レオンが必死に想像しないようにしていた裸体も、そういった知識も、さっさと曝け出して勝手に進めていく。
身を寄せられるたび硬直してしどろもどろになるレオンに呆れ、笑い、そして──優しくその心地よさを教えてくれる。
レオンはもう、抗えずにいた。
意識してしまうと雪崩のように、ルシアのすべてに呑み込まれていく。
元々ルシアはレオンが形成している世界の一部だ。
彼が占めている部分はただでさえ大きかったのに、ここにきてそれが更に拡大され収拾がつかなくなっている。
気を静めようと魔道具研究にも自然と傾倒するようになったのだけが、せめてもの救いか。
だが、呪文習得の為に事前に実践しようと提案したルシアには本気で驚いた。
レオンとて了承した以上こうなる関係になると理解はしている。しかし考えないようにしていたのも事実だ。
そんな消極的な態度が、ルシアの気に障ったのかもしれない。
妙な呪文集を予習しろと言われて数日後、遂にルシアの前で裸になることになったのだ。
初めての体験は、無我夢中だった。
緊張も、甘酸っぱいような空気も、触れ合った肌も、彼の中も。
感じ入るその表情も、甘く切ない声も、繋がったその事実に、これ以上のない幸せを確かに感じた。
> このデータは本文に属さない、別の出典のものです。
`src/rtl/lrs_pkg.sv`:
```
// Shared types and constants for the logistic regression scorer.
package lrs_pkg;

    localparam int ValW               = 16;
    localparam int IdxW               = 6;
    localparam int StoreDepth         = 64;
    localparam int AccW               = 40;
    localparam int ProdW              = 32;
    localparam int ProbW              = 16;
    localparam int MaxFeaturesDefault = 64;
    localparam int QueueDepth         = 4;

    // Operation codes of the input channel.
    localparam logic OP_LOAD    = 1'b0;
    localparam logic OP_FEATURE = 1'b1;

    // Clamp of the dot product, plus or minus 8 in Q16.16.
    localparam logic signed [AccW-1:0] ClampPos = AccW'(524288);
    localparam logic signed [AccW-1:0] ClampNeg = -AccW'(524288);

    // Reciprocals for the divisions by 6 and by 24, both scaled by 2^20.
    localparam logic [31:0] RecipSix       = 32'd174763;
    localparam logic [31:0] RecipTwentyFour = 32'd43691;
    localparam int          RecipShift     = 20;

    typedef enum logic [1:0] {
        K_LOAD = 2'b00,
        K_FEAT = 2'b01,
        K_LAST = 2'b10
    } t_kind;

    typedef struct packed {
        t_kind                   kind;
        logic [IdxW-1:0]         index;
        logic signed [ValW-1:0]  value;
    } t_item;

    typedef struct packed {
        logic                    valid;
        logic signed [AccW-1:0]  dot;
        logic                    overflow;
    } t_score_req;

    typedef struct packed {
        logic                    valid;
        logic [ProbW-1:0]        probability;
        logic                    overflow;
    } t_score_rsp;

endpackage

```
`src/rtl/lrs_queue.sv`:
```
// Short queue between the front and the back of the scorer.
module lrs_queue
    import lrs_pkg::*;
(
    input  logic  i_clk,
    input  logic  i_rst_n,
    input  logic  i_push,
    input  t_item i_item,
    output logic  o_full,
    output logic  o_valid,
    output t_item o_item,
    input  logic  i_pop
);

    localparam int PtrW = $clog2(QueueDepth);
    localparam int CntW = $clog2(QueueDepth + 1);

    t_item             r_slots [QueueDepth];
    logic [PtrW-1:0]   r_wr_ptr;
    logic [PtrW-1:0]   r_rd_ptr;
    logic [CntW-1:0]   r_count;

    assign o_full  = (r_count == CntW'(QueueDepth));
    assign o_valid = (r_count != '0);
    assign o_item  = r_slots[r_rd_ptr];

    always_ff @(posedge i_clk) begin
        if (!i_rst_n) begin
            r_wr_ptr <= '0;
            r_rd_ptr <= '0;
            r_count  <= '0;
        end else begin
            if (i_push) begin
                r_wr_ptr <= r_wr_ptr + PtrW'(1);
            end
            if (i_pop) begin
                r_rd_ptr <= r_rd_ptr + PtrW'(1);
            end
            if (i_push && !i_pop) begin
                r_count <= r_count + CntW'(1);
            end else if (i_pop && !i_push) begin
                r_count <= r_count - CntW'(1);
            end
        end
    end

    always_ff @(posedge i_clk) begin
        if (i_push) begin
            r_slots[r_wr_ptr] <= i_item;
        end
    end

endmodule

```
`config.mk`:
```
export PLATFORM = sky130hd
export DESIGN_NAME = lrs_queue
export DESIGN_NICKNAME = d
export VERILOG_FILES = /design/src/rtl/lrs_pkg.sv /design/src/rtl/lrs_queue.sv
export SDC_FILE = /design/constraint.sdc
export NUM_CORES = 1
export LEC_CHECK = 0
export BUFFER_PORTS_ARGS = -buffer_cell sky130_fd_sc_hd__buf_2
export CAP_MARGIN = 10
export CORE_MARGIN = 5
export CORE_UTILIZATION = 56
export DETAILED_ROUTE_END_ITERATION = 8
export HOLD_SLACK_MARGIN = 0.1
export PLACE_DENSITY = 0.89
export SLEW_MARGIN = 10
export SYNTH_ARGS = -nofsm -noshare
export SYNTH_HDL_FRONTEND = slang
export SYNTH_SLANG_ARGS = --single-unit
```
`constraint.sdc`:
```
create_clock -name i_clk -period 2.36 [get_ports i_clk]
set_input_delay 0.472 -clock i_clk [delete_from_list [all_inputs] [get_ports i_clk]]
set_output_delay 0.472 -clock i_clk [all_outputs]
set_load 0.01 [all_outputs]
```
==> results.py <==
metrics = {
    "run_status": {
        "status": "complete, no violations",
    },
    "finish": {
        "final_cells": 336,
        "final_nets": 269,
        "final_area_um2": 4570,
        "fin_util": 0.669,
        "drive_gt1_frac": 0.400,
        "area_growth_pct": 15.6,
        "diodes": 0,
    },
    "sta": {
        "clock.fmax_ghz": 0.445,
        "hold_viol": 0,
        "finalSetupViolations": 0,
        "maxSlewViolCount": 0,
        "worst_pin_slew_ps": 529,
        "finClkSkew_ps": 6.17,
        "slew_headroom": 0.648,
        "rsz0062_at_grt": "no",
        "setup-tns-final_ps": 0,
        "fin_crit_ps": 2250,
        "period_share": 0.953,
    },
    "worst_setup_path": {
        "required_ps": 1890,
        "cp.arrival_ps": 1780,
        "worstPathCellList": "buf_12, mux4_1, buf_2",
        "cp_max_fo": 19,
        "path_class": "reg2out",
        "cp-start-kind": "flip-flop",
        "end_kind": "output pin",
        "cp_slowest_stage_delay_ps": 570,
        "r2r_slack_ps": 780,
        "cp_slowest_cell": "mux4_1",
    },
    "clock_network": {
        "path_clk_slew_ps": 90,
        "cts_hold_buf": 0,
        "clock_latency_ps": 340,
        "clock-sinks": 105,
        "ctsResizeCount": 0,
        "htreeDepth": 3,
        "numCtsBuffers": 9,
        "post_cts_buffers": 0,
        "cts_tree": "done",
        "cts_buffer_depth": 2,
        "root_buffer": "clkbuf_8",
    },
    "drt": {
        "final_antenna_net_count": 0,
        "routed_wl_mm": 6.49,
        "drt_iter0_markers": 98,
        "num_vias": 1789,
        "wl_per_cell_um": 19.3,
        "dr_wl_met2_mm": 3.15,
        "dr_wl_met3_um": 347,
        "top_layer_used": "met4",
        "drc_errors": 0,
        "via_per_inst": 5.32,
        "first_pass_iters": 4,
        "wl_met1_mm": 2.92,
    },
    "global_routing": {
        "antenna_found_initial": 0,
        "grt_use_total": 0.155,
        "grt_max_degree": 20,
        "grt_pass1_vias": 1884,
        "grt_remaining_overflow": 0,
        "grt_pass1_wl_mm": 9.90,
    },
    "die": {
        "core_um2": 6830,
        "num_rows": 30,
        "die_height_um": 94.0,
        "die_w_um": 94.0,
        "io_pins": 54,
        "start_util": 0.578,
        "die_area_um2": 8830,
    },
    "pwr": {
        "ir_drop_uv": 440,
        "leakagePower_nw": 1.59,
        "p_per_area_nw_per_um2": 794,
        "total_power_mw": 3.63,
    },
    "placed_design": {
        "port_buffers": 53,
        "dp_cells": 320,
        "gp_congestion": 0.681,
        "placed_area_um2": 4380,
        "dpl.hpwl_mm": 4.32,
    },
    "hold_path": {
        "hp-class": "in2reg",
    },
    "yosys": {
        "postSynthAreaPerCell_um2": 23.4,
        "synth_cells": 169,
        "ys.warnings.count": 0,
        "ys_seq_elements": 105,
        "synthesis.nets": 203,
        "synth-seq-area-share": 0.775,
        "netlist_area_um2": 3950,
        "synth_cell_types": 21,
    },
    "flow_run": {
        "cap_viol_max_count": 0,
    },
}
## power by group
group / leakage [nW] / internal [mW] / switching (mW) / total (mW)
registers: 0.956 / 2.13 / 0.0431 / 2.17
logic: 0.542 / 0.214 / 0.208 / 0.422
clock network: 0.0897 / 0.484 / 0.550 / 1.03
total: 1.59 / 2.83 / 0.801 / 3.63
## cells by family after synthesis
| family | after synthesis | share of synthesized area |
|---|---|---|
| flip-flops | 105 | 0.775 |
| multiplexers | 26 | 0.146 |
| AND/OR/NAND/NOR | 15 | 0.0234 |
| buffers and inverters | 10 | 0.0203 |
| adder cells (fa/ha/maj) | 6 | 0.0209 |
| XOR/XNOR | 5 | 0.0111 |
| AO/OA/AOI/OAI | 2 | 0.00317 |
## flip-flops by register name (all words and copies together) (netlist names), named ones only
| register | count |
|---|---|
| r_rd_ptr | 2 |
| r_count | 3 |
| r_slots | 96 |
| r_wr_ptr | 2 |
## stage by stage
stage	setup slack (ps)	hold slack, ps
CTS	73.1	314
floorplan	611	467
global route	18.2	317
global placement	445	486
detailed placement	334	520
finish	111	334
## cell usage after synthesis, drive strengths merged
library cell,instances,share of area
mux2i,2,0.0051
clkbuf,1,0.00095
xnor2,2,0.0044
mux4,24,0.14
dfxtp,9,0.046
xor2,3,0.0067
edfxtp,96,0.73
fa,1,0.0051
ha,5,0.016
inv,4,0.0038
o21ai,1,0.0013
buf,5,0.016
or3,2,0.0032
a21boi,1,0.0019
and2,9,0.014
nand2,1,0.00095
nor3b,1,0.0019
nor2b,2,0.0032
## worst paths after layout
path / startpoint / to / cells past startpoint
max: flip-flop / o_item[20] / 3
min: i_item[18] / r_slots[1][18]$_DFFE_PP_ / 1
max reg2reg: r_wr_ptr[0]$_SDFFE_PN0P_ / r_slots[0][1]$_DFFE_PP_ / 4
min reg2reg: r_count[2]$_SDFFE_PN0P_ / r_count[2]$_SDFFE_PN0P_ / 2
## per-layer routing
metal	up-vias	GRT usage
met5	-	0
met4	0	0.0578
met3	8	0.0401
met2	52	0.241
met1	906	0.213
li1	823	-
## layout by cell type (no fill, tap or decap)
cell type	instances
fa_1	1
xnor2_1	2
nor3b_1	1
dfxtp_1	8
mux2i_1	2
mux4_2	20
nand2_1	1
bufinv_16	1
o21ai_0	1
buf_4	4
nor2b_1	2
xor2_1	3
clkbuf_8	9
dfxtp_2	1
clkbuf_1	1
ha_1	5
buf_12	4
or3_1	2
clkinv_2	2
clkinv_1	1
edfxtp_1	96
buf_2	53
mux4_1	4
inv_1	4
clkinvlp_4	2
a21boi_0	1
and2_1	9
## critical path, delay by kind of cell, from the launching register on
family	cells	cell delay (ps)
flops	1	470
buf+inv	2	400
mux	1	570
## cell type report
class                   count  area, µm²
fillers                   464       2260
well taps                  96        120
clock buffers              10        128
inverters                   4       15.0
repair buffers             61        375
multi-input cells          54        807
flip-flops and latches    105       3060
clock inverters             6       58.8
Power figures use the tool's default switching activity.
そうして、肩で息をしながら繋いだ指先を握り、唐突に抵抗してきた過去が馬鹿らしくなったのだ。
ルシアが好きだ。
ずっとずっと、好きだった。
だから誰にも渡したくなかった。
他を選んでほしくなかった。自分だけでいいと思ってほしかった。
悲しい顔をしてほしくない。飢えを覚えてほしくない。
毎日温かい食事をして風呂に入り、夜は安らいだ気分で眠ってほしい。
いつも、幸せでいてほしいのだ。
認めてしまうと驚くほどすんなりと、レオンの心に入っていく。
彼に恋をし、傍にいられる。
お前しかいないと頼られて、弱音を聞ける立場にいる。
こうして裸で、抱き合えている。
幸せを、貰っている。
「──気持ちよかったな、レオン」
汗でしっとり濡れた指先を絡めながら、ルシアが目を細めてこちらを見る。
もう一度したい。
もっとよく見て、もっと触れあっていたい。
湧き出る欲はまだ収まりをしらずにいる。
だがレオンはそれを言えず、ただじっと湿ったルシアの唇を見つめていた。
この行為はあくまで発情期への準備にすぎない。理由なく続けていいものではない。
「……うん」
胸がきゅうっとなるような甘い痛みを感じながら、レオンはただ、頷いた。
あまりに幸せな経験だったせいか、それからレオンは再度そのことで頭がいっぱいになる自分に悩まされている。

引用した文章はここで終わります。